It should be noted that the upper-ocean heat content can feed the variability of SST on the decadal timescale (Wang et al., 2003b). Therefore, it is necessary to study the relationship of SSTA variability with the upper-ocean heat content. Figure 4 presents the composition of the upper-ocean (0-700 m) heat content anomalies (HC700A) for P1 and P2 (Figs. 4a and b, respectively). Also shown are the differences of HC700A in the South Pacific between these two periods. It is clearly shown that the spatial distribution of HC700A bears a resemblance to that of the SSTA in Fig. 3. During P1, the HC700A was negative in the mid-latitudes and southwestern South Pacific. A positive HC700A was mainly observed in the high-latitudes and northeastern South Pacific. For P2, however, the HC700A showed an almost opposite pattern compared to that for P1. The significant variability of HC700A was found in the subtropical (positive) and high-latitude (negative) South Pacific (Fig. 4c), which was consistent with the variability of the SSTA. This indicates that the variability of South Pacific HC700A may have a significant impact on that of the SSTA in the South Pacific.
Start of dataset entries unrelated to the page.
This is an optimization exercise on Yosys and OpenROAD, whose aim is small area, a short achievable clock period and few clock cycles, not a production implementation.
In this exercise RTL edits were held to simulation tests only and were not proved equivalent to the original.
Power is estimated from default activity; no workload was simulated.

==> design.v <==
package gcsm_pkg;
  localparam int GRID_SIDE = 64;
  localparam int VALUE_BITS = 32;
  localparam int COORD_W = $clog2(GRID_SIDE);
  localparam int VALUE_W = VALUE_BITS;
  localparam int CFG_IDX_W = 3;
  localparam int KIND_W = 4;
  localparam int MARK_W = 2;
  localparam int SQ_W = 2 * COORD_W;
  localparam int PROD_W = 2 * SQ_W;
  localparam logic [KIND_W-1:0] KIND_CIRCLE   = 4'd0;
  localparam logic [KIND_W-1:0] KIND_HALF_N   = 4'd1;
  localparam logic [KIND_W-1:0] KIND_HALF_S   = 4'd2;
  localparam logic [KIND_W-1:0] KIND_HALF_E   = 4'd3;
  localparam logic [KIND_W-1:0] KIND_HALF_W   = 4'd4;
  localparam logic [KIND_W-1:0] KIND_RECT     = 4'd5;
  localparam logic [KIND_W-1:0] KIND_TRIANGLE = 4'd6;
  localparam logic [KIND_W-1:0] KIND_ELLIPSE  = 4'd7;
  localparam logic [KIND_W-1:0] KIND_INACCESS = 4'd8;
  localparam logic [CFG_IDX_W-1:0] REG_SHAPE_KIND = 3'd0;
  localparam logic [CFG_IDX_W-1:0] REG_CX_X1      = 3'd1;
  localparam logic [CFG_IDX_W-1:0] REG_CY_X2      = 3'd2;
  localparam logic [CFG_IDX_W-1:0] REG_R_Y1       = 3'd3;
  localparam logic [CFG_IDX_W-1:0] REG_EXTRA_Y2   = 3'd4;
  localparam logic [CFG_IDX_W-1:0] REG_GRID_X     = 3'd5;
  localparam logic [CFG_IDX_W-1:0] REG_GRID_Y     = 3'd6;
  localparam logic [CFG_IDX_W-1:0] REG_FILL       = 3'd7;
  localparam logic [MARK_W-1:0] MARK_NONE         = 2'd0;
  localparam logic [MARK_W-1:0] MARK_BOUNDARY     = 2'd1;
  localparam logic [MARK_W-1:0] MARK_INACCESSIBLE = 2'd2;
  localparam logic [COORD_W-1:0] GRID_LAST_RESET = COORD_W'(50);
  typedef struct packed {
    logic [COORD_W-1:0] cx;
    logic [COORD_W-1:0] cy;
    logic [KIND_W-1:0]  kind;
    logic               fits;
    logic               half_ok;
    logic               span_in;
    logic               tri_degen;
    logic               ell_degen;
    logic [COORD_W-1:0] dx_abs;
    logic [COORD_W-1:0] dy_abs;
    logic [COORD_W-1:0] tri_w;
    logic [COORD_W-1:0] tri_t;
    logic [COORD_W-1:0] tri_h;
    logic [COORD_W-1:0] tri_d;
  } s1_t;
  typedef struct packed {
    logic [COORD_W-1:0] cx;
    logic [COORD_W-1:0] cy;
    logic [KIND_W-1:0]  kind;
    logic               fits;
    logic               half_ok;
    logic               span_in;
    logic               tri_degen;
    logic               ell_degen;
    logic [SQ_W-1:0]    dx2;
    logic [SQ_W-1:0]    dy2;
    logic [SQ_W-1:0]    r2;
    logic [SQ_W-1:0]    ry2;
    logic [SQ_W-1:0]    tri_lhs;
    logic [SQ_W-1:0]    tri_rhs;
  } s2_t;
  typedef struct packed {
    logic [COORD_W-1:0] cx;
    logic [COORD_W-1:0] cy;
    logic [KIND_W-1:0]  kind;
    logic               fits;
    logic               half_ok;
    logic               span_in;
    logic               tri_degen;
    logic               ell_degen;
    logic               cir_in;
    logic               tri_in;
    logic [PROD_W-1:0]  ell_x;
    logic [PROD_W-1:0]  ell_y;
    logic [PROD_W-1:0]  ell_r;
  } s3_t;
endpackage
import gcsm_pkg::*;
module grid_cell_shape_membership_core
(
  input  logic                 clk,
  input  logic                 rst,
  input  logic                 cfg_valid,
  output logic                 cfg_ready,
  input  logic [gcsm_pkg::CFG_IDX_W-1:0] cfg_index,
  input  logic [gcsm_pkg::VALUE_W-1:0]   cfg_data,
  input  logic                 in_valid,
  output logic                 in_ready,
  input  logic [gcsm_pkg::COORD_W-1:0]   cell_x,
  input  logic [gcsm_pkg::COORD_W-1:0]   cell_y,
  output logic                 out_valid,
  input  logic                 out_ready,
  output logic [gcsm_pkg::COORD_W-1:0]   out_x,
  output logic [gcsm_pkg::COORD_W-1:0]   out_y,
  output logic [gcsm_pkg::MARK_W-1:0]    mark,
  output logic signed [gcsm_pkg::VALUE_W-1:0] write_value,
  output logic                 shape_fits
);
  logic [KIND_W-1:0]         shape_kind;
  logic [COORD_W-1:0]        reg_a;
  logic [COORD_W-1:0]        reg_b;
  logic [COORD_W-1:0]        reg_c;
  logic [COORD_W-1:0]        reg_d;
  logic [COORD_W-1:0]        grid_x_last;
  logic [COORD_W-1:0]        grid_y_last;
  logic signed [VALUE_W-1:0] fill_value;
  assign cfg_ready = 1'b1;
  always_ff @(posedge clk) begin
    if (rst) begin
      shape_kind  <= KIND_CIRCLE;
      reg_a       <= '0;
      reg_b       <= '0;
      reg_c       <= '0;
      reg_d       <= '0;
      grid_x_last <= GRID_LAST_RESET;
      grid_y_last <= GRID_LAST_RESET;
      fill_value  <= '0;
    end else if (cfg_valid && cfg_ready) begin
      unique case (cfg_index)
        REG_SHAPE_KIND: shape_kind  <= cfg_data[KIND_W-1:0];
        REG_CX_X1:      reg_a       <= cfg_data[COORD_W-1:0];
        REG_CY_X2:      reg_b       <= cfg_data[COORD_W-1:0];
        REG_R_Y1:       reg_c       <= cfg_data[COORD_W-1:0];
        REG_EXTRA_Y2:   reg_d       <= cfg_data[COORD_W-1:0];
        REG_GRID_X:     grid_x_last <= cfg_data[COORD_W-1:0];
        REG_GRID_Y:     grid_y_last <= cfg_data[COORD_W-1:0];
        REG_FILL:       fill_value  <= cfg_data;
      endcase
    end
  end
  logic v1, v2, v3;
  logic rdy1, rdy2, rdy3, rdy4;
  assign rdy4     = !out_valid || out_ready;
  assign rdy3     = !v3 || rdy4;
  assign rdy2     = !v2 || rdy3;
  assign rdy1     = !v1 || rdy2;
  assign in_ready = rdy1;
  always_ff @(posedge clk) begin
    if (rst) begin
      v1        <= 1'b0;
      v2        <= 1'b0;
      v3        <= 1'b0;
      out_valid <= 1'b0;
    end else begin
      if (rdy1) v1 <= in_valid;
      if (rdy2) v2 <= v1;
      if (rdy3) v3 <= v2;
      if (rdy4) out_valid <= v3;
    end
  end
  function automatic logic [COORD_W-1:0] abs_diff(input logic [COORD_W-1:0] p,
                                                  input logic [COORD_W-1:0] q);
    abs_diff = (p >= q) ? p - q : q - p;
  endfunction
  gcsm_pkg::s1_t s1;
  gcsm_pkg::s1_t s1_next;
  logic [COORD_W:0]   a_plus_c, b_plus_c, b_plus_d, a_plus_b;
  logic [COORD_W-1:0] x_lo, x_hi, y_lo, y_hi, tri_xc;
  logic               dx_neg, dx_zero, dy_neg, dy_zero;
  always_comb begin
    a_plus_c = {1'b0, reg_a} + {1'b0, reg_c};
    b_plus_c = {1'b0, reg_b} + {1'b0, reg_c};
    b_plus_d = {1'b0, reg_b} + {1'b0, reg_d};
    a_plus_b = {1'b0, reg_a} + {1'b0, reg_b};
    x_lo     = (reg_a < reg_b) ? reg_a : reg_b;
    x_hi     = (reg_a < reg_b) ? reg_b : reg_a;
    y_lo     = (reg_c < reg_d) ? reg_c : reg_d;
    y_hi     = (reg_c < reg_d) ? reg_d : reg_c;
    tri_xc   = a_plus_b[COORD_W:1];
    dx_neg   = cell_x < reg_a;
    dx_zero  = cell_x == reg_a;
    dy_neg   = cell_y < reg_b;
    dy_zero  = cell_y == reg_b;
    s1_next.cx        = cell_x;
    s1_next.cy        = cell_y;
    s1_next.kind      = shape_kind;
    s1_next.dx_abs    = abs_diff(cell_x, reg_a);
    s1_next.dy_abs    = abs_diff(cell_y, reg_b);
    s1_next.span_in   = (cell_x >= x_lo) && (cell_x <= x_hi) &&
                        (cell_y >= y_lo) && (cell_y <= y_hi);
    s1_next.tri_w     = abs_diff(reg_a, reg_b);
    s1_next.tri_h     = abs_diff(reg_c, reg_d);
    s1_next.tri_d     = abs_diff(cell_x, tri_xc);
    s1_next.tri_t     = (reg_d > reg_c) ? reg_d - cell_y : cell_y - reg_d;
    s1_next.tri_degen = (reg_a == reg_b) || (reg_c == reg_d);
    s1_next.ell_degen = (reg_c == '0) || (reg_d == '0);
    unique case (shape_kind)
      KIND_HALF_N: s1_next.half_ok = !dy_neg;
      KIND_HALF_S: s1_next.half_ok = dy_neg || dy_zero;
      KIND_HALF_E: s1_next.half_ok = !dx_neg;
      KIND_HALF_W: s1_next.half_ok = dx_neg || dx_zero;
      default:     s1_next.half_ok = 1'b1;
    endcase
    unique case (shape_kind)
      KIND_CIRCLE, KIND_HALF_N, KIND_HALF_S, KIND_HALF_E, KIND_HALF_W,
      KIND_INACCESS: begin
        s1_next.fits =
          (shape_kind == KIND_HALF_E || reg_a >= reg_c) &&
          ((shape_kind == KIND_HALF_W) ? (reg_a <= grid_x_last)
                                       : (a_plus_c <= {1'b0, grid_x_last})) &&
          (shape_kind == KIND_HALF_N || reg_b >= reg_c) &&
          ((shape_kind == KIND_HALF_S) ? (reg_b <= grid_y_last)
                                       : (b_plus_c <= {1'b0, grid_y_last}));
      end
      KIND_RECT, KIND_TRIANGLE: begin
        s1_next.fits = (reg_a <= grid_x_last) && (reg_b <= grid_x_last) &&
                       (reg_c <= grid_y_last) && (reg_d <= grid_y_last);
      end
      KIND_ELLIPSE: begin
        s1_next.fits = (reg_a >= reg_c) && (reg_b >= reg_d) &&
                       (a_plus_c <= {1'b0, grid_x_last}) &&
                       (b_plus_d <= {1'b0, grid_y_last});
      end
      default: s1_next.fits = 1'b1;
    endcase
  end
  always_ff @(posedge clk) begin
    if (rdy1 && in_valid) s1 <= s1_next;
  end
  gcsm_pkg::s2_t s2_next;
  gcsm_pkg::s2_t s2;
  always_comb begin
    s2_next.cx        = s1.cx;
    s2_next.cy        = s1.cy;
    s2_next.kind      = s1.kind;
    s2_next.fits      = s1.fits;
    s2_next.half_ok   = s1.half_ok;
    s2_next.span_in   = s1.span_in;
    s2_next.tri_degen = s1.tri_degen;
    s2_next.ell_degen = s1.ell_degen;
    s2_next.dx2       = SQ_W'(s1.dx_abs) * SQ_W'(s1.dx_abs);
    s2_next.dy2       = SQ_W'(s1.dy_abs) * SQ_W'(s1.dy_abs);
    s2_next.r2        = SQ_W'(reg_c) * SQ_W'(reg_c);
    s2_next.ry2       = SQ_W'(reg_d) * SQ_W'(reg_d);
    s2_next.tri_lhs   = SQ_W'(s1.tri_w) * SQ_W'(s1.tri_t);
    s2_next.tri_rhs   = SQ_W'(s1.tri_h) * SQ_W'(s1.tri_d);
  end
  always_ff @(posedge clk) begin
    if (rdy2 && v1) s2 <= s2_next;
  end
  gcsm_pkg::s3_t s3_next;
  gcsm_pkg::s3_t s3;
  always_comb begin
    s3_next.cx        = s2.cx;
    s3_next.cy        = s2.cy;
    s3_next.kind      = s2.kind;
    s3_next.fits      = s2.fits;
    s3_next.half_ok   = s2.half_ok;
    s3_next.span_in   = s2.span_in;
    s3_next.tri_degen = s2.tri_degen;
    s3_next.ell_degen = s2.ell_degen;
    s3_next.cir_in    = ({1'b0, s2.dx2} + {1'b0, s2.dy2}) < {1'b0, s2.r2};
    s3_next.tri_in    = {1'b0, s2.tri_lhs} >= {s2.tri_rhs, 1'b0};
    s3_next.ell_x     = PROD_W'(s2.dx2) * PROD_W'(s2.ry2);
    s3_next.ell_y     = PROD_W'(s2.dy2) * PROD_W'(s2.r2);
    s3_next.ell_r     = PROD_W'(s2.r2) * PROD_W'(s2.ry2);
  end
  always_ff @(posedge clk) begin
    if (rdy3 && v2) s3 <= s3_next;
  end
  logic              ell_in;
  logic [MARK_W-1:0] mark_next;
  always_comb begin
    ell_in = ({1'b0, s3.ell_x} + {1'b0, s3.ell_y}) <= {1'b0, s3.ell_r};
    unique case (s3.kind)
      KIND_CIRCLE, KIND_HALF_N, KIND_HALF_S, KIND_HALF_E, KIND_HALF_W: begin
        mark_next = (s3.fits && s3.cir_in && s3.half_ok) ? MARK_BOUNDARY : MARK_NONE;
      end
      KIND_INACCESS: begin
        mark_next = (s3.fits && s3.cir_in) ? MARK_INACCESSIBLE : MARK_NONE;
      end
      KIND_RECT: begin
        mark_next = (s3.fits && s3.span_in) ? MARK_BOUNDARY : MARK_NONE;
      end
      KIND_TRIANGLE: begin
        mark_next = (s3.fits && s3.span_in && !s3.tri_degen && s3.tri_in)
                    ? MARK_BOUNDARY : MARK_NONE;
      end
      KIND_ELLIPSE: begin
        mark_next = (s3.fits && !s3.ell_degen && ell_in) ? MARK_BOUNDARY : MARK_NONE;
      end
      default: mark_next = MARK_NONE;
    endcase
  end
  always_ff @(posedge clk) begin
    if (rdy4 && v3) begin
      out_x       <= s3.cx;
      out_y       <= s3.cy;
      mark        <= mark_next;
      write_value <= (mark_next != MARK_NONE) ? fill_value : '0;
      shape_fits  <= s3.fits;
    end
  end
endmodule
==> run.sh <==
#!/bin/bash
# synth_recipe.tcl (not shown) runs the flow's synth.tcl, then flattens the netlist and writes it again
# the make line also repeats each setting of config.mk as NAME=value (left out here)
make -C /OpenROAD-flow-scripts/flow DESIGN_CONFIG=/design/flow/config.mk WORK_HOME=/design/flow/orfs CLKGATE_MAP_FILE= SYNTH_SCRIPT=/design/flow/synth_recipe.tcl finish
==> config.mk <==
export PLATFORM = sky130hd
export DESIGN_NAME = grid_cell_shape_membership_core
export DESIGN_NICKNAME = grid_cell_shape_membership_core
export VERILOG_FILES = /design/flow/design.v
export SDC_FILE = /design/flow/constraint.sdc
export NUM_CORES = 4
export LEC_CHECK = 0
export CAP_MARGIN = 20
export CORE_MARGIN = 2
export CORE_UTILIZATION = 40
export SLEW_MARGIN = 20
==> constraint.sdc <==
create_clock -name core_clock -period 7.0 [get_ports {clk}]
set_input_delay 1.4000 -clock core_clock [delete_from_list [all_inputs] [get_ports {clk}]]
set_output_delay 1.4000 -clock core_clock [all_outputs]
set_load 0.01 [all_outputs]
==> run summary <==
==> power by group <==
| group | switching [mW] | internal, mW | leakage (nW) |
|---|---|---|---|
| clock network | 1.03 | 1.41 | 0.741 |
| logic | 4.22 | 3.11 | 15.2 |
| registers | 0.309 | 2.86 | 3.27 |
==> cell usage in the layout (no fill, tap or decap), drive strengths merged, types with 57 or more instances in the layout <==
master           n
nor2           172
inv            579
edfxtp         285
xnor2          116
dfxtp           76
and2           265
a21oi          191
fa             334
ha             569
nand2          387
clkdlybuf4s50   99
o21ai           99
mux2i           77
a21o            57
==> cell type report <==
class,instances,area [µm²]
repair buffers,124,1190
multi-input cells,2719,24600
fillers,8955,50800
well taps,1243,1560
flip-flops and latches,361,10100
clock buffers,52,1170
inverters,577,2170
clock inverters,30,373
==> Yosys cell counts, types with 4 or more instances <==
cell | count | area (µm²)
o211ai_1 | 15 | 113
o21ai_0 | 96 | 480
o2111ai_1 | 4 | 35.0
and2_1 | 265 | 1660
mux2i_1 | 77 | 771
a21boi_0 | 5 | 37.5
nor4_1 | 5 | 31.3
o31a_1 | 4 | 35.0
a211o_1 | 7 | 61.3
o22ai_1 | 9 | 56.3
a21o_1 | 57 | 428
or2_2 | 5 | 31.3
nand2_1 | 386 | 1450
and3_1 | 10 | 62.6
clkbuf_1 | 103 | 387
o21bai_1 | 35 | 263
nand2b_1 | 30 | 188
mux2_2 | 9 | 101
buf_2 | 5 | 25.0
nand4_1 | 19 | 119
fa_1 | 334 | 6690
a211oi_1 | 17 | 128
nor2b_1 | 46 | 288
nor3_1 | 22 | 110
o21a_1 | 29 | 218
dfxtp_1 | 76 | 1520
edfxtp_1 | 285 | 8560
a21oi_1 | 190 | 951
a221oi_1 | 7 | 61.3
nor2_1 | 170 | 638
a31o_2 | 4 | 35.0
a31oi_1 | 10 | 62.6
inv_1 | 577 | 2170
a2111oi_0 | 5 | 43.8
xor2_1 | 46 | 403
nand3_1 | 24 | 120
xnor2_1 | 116 | 1020
or3_1 | 7 | 43.8
ha_1 | 569 | 7120
==> state kept, by name, indices dropped and copies added, names as in the netlist, 32 cells and up <==
register,cells
s3,92
s2,89
s1,57
fill_value,32
write_value,32
==> metal layers <==
| layer | part of all wire | GRT usage | routed length (µm) |
|---|---|---|---|
| met1 | 0.45 | 0.257 | 40700 |
| met2 | 0.47 | 0.324 | 42200 |
| met3 | 0.040 | 0.0232 | 3610 |
| met4 | 0.035 | 0.0641 | 3180 |
| met5 | 0 | 0 | 0 |
==> logic make-up after synthesis <==
| family | after synthesis |
|---|---|
| buf+inv | 692 |
| fa+ha+maj | 903 |
| other cells | 2 |
| mux | 87 |
| simple gates | 1013 |
| flops | 361 |
| compound gates | 535 |
| xor+xnor | 162 |
==> worst max-delay path by stage <==
stage                       end  cells past startpoint             start  slack, ps
4_1_cts        s3[46]$_DFFE_PP_                     17  s2[39]$_DFFE_PP_        960
3_3_place_gp   s3[46]$_DFFE_PP_                     17  s2[39]$_DFFE_PP_       1100
3_5_place_dp   s3[46]$_DFFE_PP_                     17  s2[39]$_DFFE_PP_        930
6_report       s3[46]$_DFFE_PP_                     17  s2[39]$_DFFE_PP_        950
5_1_grt        s3[46]$_DFFE_PP_                     17  s2[40]$_DFFE_PP_        600
2_1_floorplan   s3[0]$_DFFE_PP_                      2         out_ready        600
==> per-stage QoR <==
step           total power, mW  hold slack, ps  setup WS (ps)  instance area (µm²)  instances
2_1_floorplan             8.52             400            600                37200       3772
3_5_place_dp              10.5             405            928                39600       5024
4_1_cts                   13.0             417            959                41100       5106
5_1_grt                   14.2             423            599                41100       5106
3_3_place_gp              10.4             401           1100                39600       5024
6_report                  12.9             414            951                41100       5106
==> worst max-delay path: stages, from the launching register on <==
cell and delay [ps]:
edfxtp_1 950, nand2_1 180, fa_1 540, fa_1 520
inv_1 60, fa_1 540, inv_1 50, fa_1 470
inv_1 50, fa_1 430, ha_1 350, a21o_1 210
a211oi_2 210, nor2_1 120, or4_1 430, o211a_1 240
a31oi_1 250, o21ai_0 170
==> impl_metrics.env <==
export IMPL_track_usage=0.192
export IMPL_cts_tree="done"
export IMPL_diodes=0
export IMPL_synth_top_family_by_area="adder cells"
export IMPL_relSlewSlack=0.188
export IMPL_muxShareOfSynthArea=0.0238
export IMPL_drive_gt1_frac=0.0373
export IMPL_clk_pin_slew_ps=70
export IMPL_leakagePower_nw=19.2
export IMPL_cp_required_ps=7350
export IMPL_path_max_fanout=23
export IMPL_min_delay_worst_endpoint="s3[87]$_DFFE_PP_"
export IMPL_syn_area_per_cell_um2=9.90
export IMPL_vias=25700
export IMPL_dieHeight_um=309
export IMPL_clk_path_buf_depth=3
export IMPL_cts_root_buf="clkbuf_16"
export IMPL_num_rows=111
export IMPL_synth_seq_cells=361
export IMPL_ios=102
export IMPL_synth_edff_count=285
export IMPL_seq_area_frac_synth=0.271
export IMPL_synthFlopType="edfxtp_1"
export IMPL_final_util=0.447
export IMPL_whs_path_depth=0
export IMPL_postRouteAntennaNets=0
export IMPL_dp_hpwl_mm=68.3
export IMPL_area_growth_synth_to_final_pct=10.6
export IMPL_drtIter0Drc=1464
export IMPL_place_gp_congestion=0.866
export IMPL_synthesis_area_um2=37200
export IMPL_crit_path_end_kind="flop"
export IMPL_synthXorXnorAreaFrac=0.0382
export IMPL_reg2reg_depth=17
export IMPL_fp_dieW_um=309
export IMPL_skew_ps=53.8
export IMPL_tightest_slew_ps=1210
export IMPL_min_period_over_period=0.864
export IMPL_peakVddDrop_v=0.000532
export IMPL_slew_violations=0
export IMPL_p_per_area_nw_per_um2=314
export IMPL_antenna_found_initial=0
export IMPL_grt_pass1_wl_mm=144
export IMPL_nets=4783
export IMPL_hold_viol_final=0
export IMPL_max_cap_viol_count=0
export IMPL_yosys_area_share_simple=0.133
export IMPL_period_minus_slack_ps=6050
export IMPL_synthCells=3755
export IMPL_wl_per_cell_um=17.6
export IMPL_hold_path_class="reg -> reg"
export IMPL_grt_max_degree=80
export IMPL_regToRegSetupSlack_ps=950
export IMPL_synth_cell_types=89
export IMPL_initial_utilization=0.404
export IMPL_via_per_inst=5.03
export IMPL_async_flop_share=0
export IMPL_regToRegStartpoint="s2[39]$_DFFE_PP_"
export IMPL_overflow=0
export IMPL_post_cts_resize_count=0
export IMPL_drt_pass1_iterations=5
export IMPL_max_freq_ghz=0.165
export IMPL_numPortBuffers=100
export IMPL_coreArea_um2=91900
export IMPL_arrival_ps=6390
export IMPL_ctsHoldBuffers=0
export IMPL_cts_setup_buffers=0
export IMPL_synth_compound_area_frac=0.0917
export IMPL_start_kind="flop"
export IMPL_die_area_um2=95400
export IMPL_r2r_end="s3[46]$_DFFE_PP_"
export IMPL_htree_levels=2
export IMPL_hold_start="s2[85]$_DFFE_PP_"
export IMPL_drc=0
export IMPL_grt_pass1_vias=26100
export IMPL_setup_tns_final_ps=0
export IMPL_setup_viol=0
export IMPL_numCtsBuffers=45
export IMPL_cts_sinks=361
export IMPL_critPathKind="reg -> reg"
export IMPL_synthAdderAreaFrac=0.371
export IMPL_rsz0062_at_grt="false"
export IMPL_status="no timing/DRC/antenna violations"
export IMPL_drt_total_wl_mm=89.7
export IMPL_yosys_warnings=1
export IMPL_clk_insertion_delay_late_ps=620
Testbench counts, summed over its fixed seeds: cycles 14,784.

## static timing again, ports no longer ideal
How much do the figures lean on ideal ports? The routed layout below was timed once more, with nothing changed but the port constraints. Step 1: set_driving_cell puts a clkbuf_16 on clk and a buf_2 on each other input, an assumption about the parent block. Step 2 times the ports against the registers' clock, not the clock port: input delays grow and output delays shrink by t, the midpoint of the rising clock arrivals with the driver on. a / b / c = ideal / step 1 / step 2; a / b = the first two.
t, ns: 0.655
setup slack, ns: 0.951 / 0.951 / 0.951
worst setup path after step 2: register to register
clock arrival spread, ns: 0.058 / 0.058
worst data-port slew with drivers (ns): 0.09
After both steps setup and hold are still met in this run. For this run, drivers alone change the setup slack by 0.000 ns; drivers and shift together by 0.000 ns.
Although it is known that there was a pronounced interdecadal change in the South Pacific SSTA around 1995/96, its dominant mode on the interannual timescale is not clear. Therefore, to study this, EOF analysis was performed on the South Pacific SSTA after removing the linear trend for P1 and P2, respectively. Before the analysis, a band-pass filter was applied to the SSTA for retaining the variability between 11 and 85 months (i.e. the interannual timescale). Qualitatively similar analysis results were obtained from using both the HadISST and ERSST data; therefore, we only show the results from HadISST in this paper.

Figure 5 displays the spatial patterns of the EOF for P1 (Fig. 5a) and P2 (Fig. 5b). Note that the spatial patterns were obtained by regressing the South Pacific SSTA with the normalized principal components. As suggested by (Wang et al., 2003a), however, EOF analysis has a shortcoming that is relevant here. That is, the interannual component of the SSTA was estimated by the band-filter (between 11 and 85 months), and this process ought to reduce the degrees of freedom of the SSTA. Therefore, we needed to calculate the effective degrees of freedom based on the method used by (Davis, 1976). The effective degrees of freedom N is computed as n/T, where n is the number of sample observations, and T=∑^K_τ=0 C_xx(τ) C_yy(τ) between two different fields. C_xx(τ) and C_yy(τ) are the autocorrelation coefficients of x_i(i=1,…,n) and y_i(i=1,…,n), respectively, with a time lag of r. The maximum of the integer K corresponds to n/2.

We first examine the spatial characteristics of SSTA variability during P1. Note that we defined the SSTA relative to the mean SST from January 1979 to December 1994. Figure 5a displays the leading EOF mode of the South Pacific SSTA for P1 (EOF-P1). The percentage variance explained by this mode was 36.6%, and it was well separated from the lower EOF modes in terms of explained variance according to the criterion of (North et al., 1982). This suggests that this mode was stable and robust, and thus we only discuss this leading mode of SSTA variability here. In order to reduce the potential influence of ENSO, we chose the domain south of 20°S. However, it is noted that the EOF pattern did not change significantly when we chose the region south of 10°S, or even the equator (figure not shown).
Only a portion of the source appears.